QCAA wants Year 11 students to introduce differential calculus via the gradient concept, define the derivative, apply the power rule to polynomials, and classify stationary points using the first derivative.

The gradient and derivative

Average gradient between two points: $(f(b) - f(a)) / (b - a)$ .

Instantaneous gradient at $x = a$ : limit as $h \to 0$ of $(f(a + h) - f(a))/h$ , equals $f'(a)$ .

The derivative $f'(x)$ is a function: at each $x$ , it gives the gradient of the tangent.

Power rule

For $f(x) = x^n$ : $f'(x) = n x^{n-1}$ .

Linearity: $d/dx[a f(x) + b g(x)] = a f'(x) + b g'(x)$ .

Constants: derivative of a constant is 0.

Tangents and normals

Tangent. Line at $x = a$ with gradient $f'(a)$ passing through $(a, f(a))$ : $y - f(a) = f'(a)(x - a)$ .

Normal. Perpendicular: gradient $-1/f'(a)$ .

Stationary points

Where $f'(x) = 0$ . Classify by sign of $f'$ around the point:

Positive to negative: local maximum.
Negative to positive: local minimum.
Same sign on both sides: stationary inflection.

Common errors

Power rule on $e^x$ , $\sin x$ , $\ln x$ . Power rule applies to $x^n$ , not these (introduced in Unit 3).

Forgetting to set $f' = 0$ for stationary points. Stationary means zero gradient.

Tangent gradient confused with function value. $f(a)$ is value; $f'(a)$ is gradient.

In one sentence

Differential calculus is introduced in Unit 2 through the gradient at a point (limit of average gradients, equal to $f'(a)$ ), the derivative as a function obtained via the power rule $d/dx(x^n) = nx^{n-1}$ extended by linearity to polynomial sums, with applications to tangent lines and stationary points (found by solving $f'(x) = 0$ and classified by the sign of $f'$ ).

Past exam questions, worked

Real questions from past QCAA papers on this dot point, with our answer explainer.
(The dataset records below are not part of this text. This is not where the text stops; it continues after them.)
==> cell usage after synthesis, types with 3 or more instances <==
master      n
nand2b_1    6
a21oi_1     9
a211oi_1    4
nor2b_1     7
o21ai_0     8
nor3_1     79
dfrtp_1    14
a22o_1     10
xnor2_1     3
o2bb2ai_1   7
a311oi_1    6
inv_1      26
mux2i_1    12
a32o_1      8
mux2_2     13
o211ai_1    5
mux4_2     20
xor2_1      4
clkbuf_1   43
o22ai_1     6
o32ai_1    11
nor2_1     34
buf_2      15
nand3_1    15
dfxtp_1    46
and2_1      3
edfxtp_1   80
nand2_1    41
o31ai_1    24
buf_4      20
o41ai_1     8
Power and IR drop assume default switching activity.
<file path="/design/flow/config.mk">
export PLATFORM = sky130hd
export DESIGN_NAME = crc16
export DESIGN_NICKNAME = crc16
export VERILOG_FILES = /design/flow/design.v
export SDC_FILE = /design/flow/constraint.sdc
export NUM_CORES = 4
export LEC_CHECK = 1
export CORE_AREA = 10 10 89 89
export DIE_AREA = 0 0 99 99
</file>
<file path="/design/flow/constraint.sdc">
current_design crc16

set clk_period 1.9
set clk_io_pct 0.2

create_clock -name clk0 -period $clk_period [get_ports {clk}]

set non_clock_inputs [all_inputs -no_clocks]
set_input_delay [expr $clk_period * $clk_io_pct] -clock clk0 $non_clock_inputs
set_output_delay [expr $clk_period * $clk_io_pct] -clock clk0 [all_outputs]
</file>
<file path="/design/flow/design.v">
module crc16(
    input clk,
    input rst_n,
    input enable,
    input [7:0] data_in,
    input clear,
    output reg [15:0] crc_out
);
    reg [15:0] crc_reg;
    reg [15:0] crc_next;
    integer i;
    reg b;
    reg [15:0] crc_temp;
    always @(*) begin
        crc_temp = crc_reg;
        for (i = 0; i < 8; i = i + 1) begin
            b = ((crc_temp[15]) ^ (data_in[7 - i]));  
            crc_temp = crc_temp << 1;
          if (b)
                crc_temp = crc_temp ^ 16'h1021;
        end
        crc_next = crc_temp;
    end
    always @(posedge clk or negedge rst_n) begin
        if (!rst_n)
            crc_reg <= 16'hFFFF;
        else if (clear)
            crc_reg <= 16'hFFFF;
        else if (enable)
            crc_reg <= crc_next;
    end
    always @(*) begin
        crc_out = crc_reg;
    end
endmodule
</file>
Year 11 SAC4 marksFor $f(x) = x^3 - 3x^2 + 2$, find (a) $f'(x)$, (b) the gradient at $x = 2$, (c) the stationary points.

Show worked answer →

(a) $f'(x) = 3x^2 - 6x$ .

(b) $f'(2) = 12 - 12 = 0$ .

(c) $f'(x) = 0$ : $3x(x - 2) = 0$ , $x = 0$ or $x = 2$ .

At $x = 0$ : $f(0) = 2$ . At $x = 2$ : $f(2) = 8 - 12 + 2 = -2$ .

Sign of $f'$ : positive for $x < 0$ , negative for $0 < x < 2$ , positive for $x > 2$ . So $x = 0$ is a local max ( $f(0) = 2$ ); $x = 2$ is a local min ( $f(2) = -2$ ).

Markers reward the derivative, the stationary points by solving $f'(x) = 0$ , and classification using the sign of $f'$ .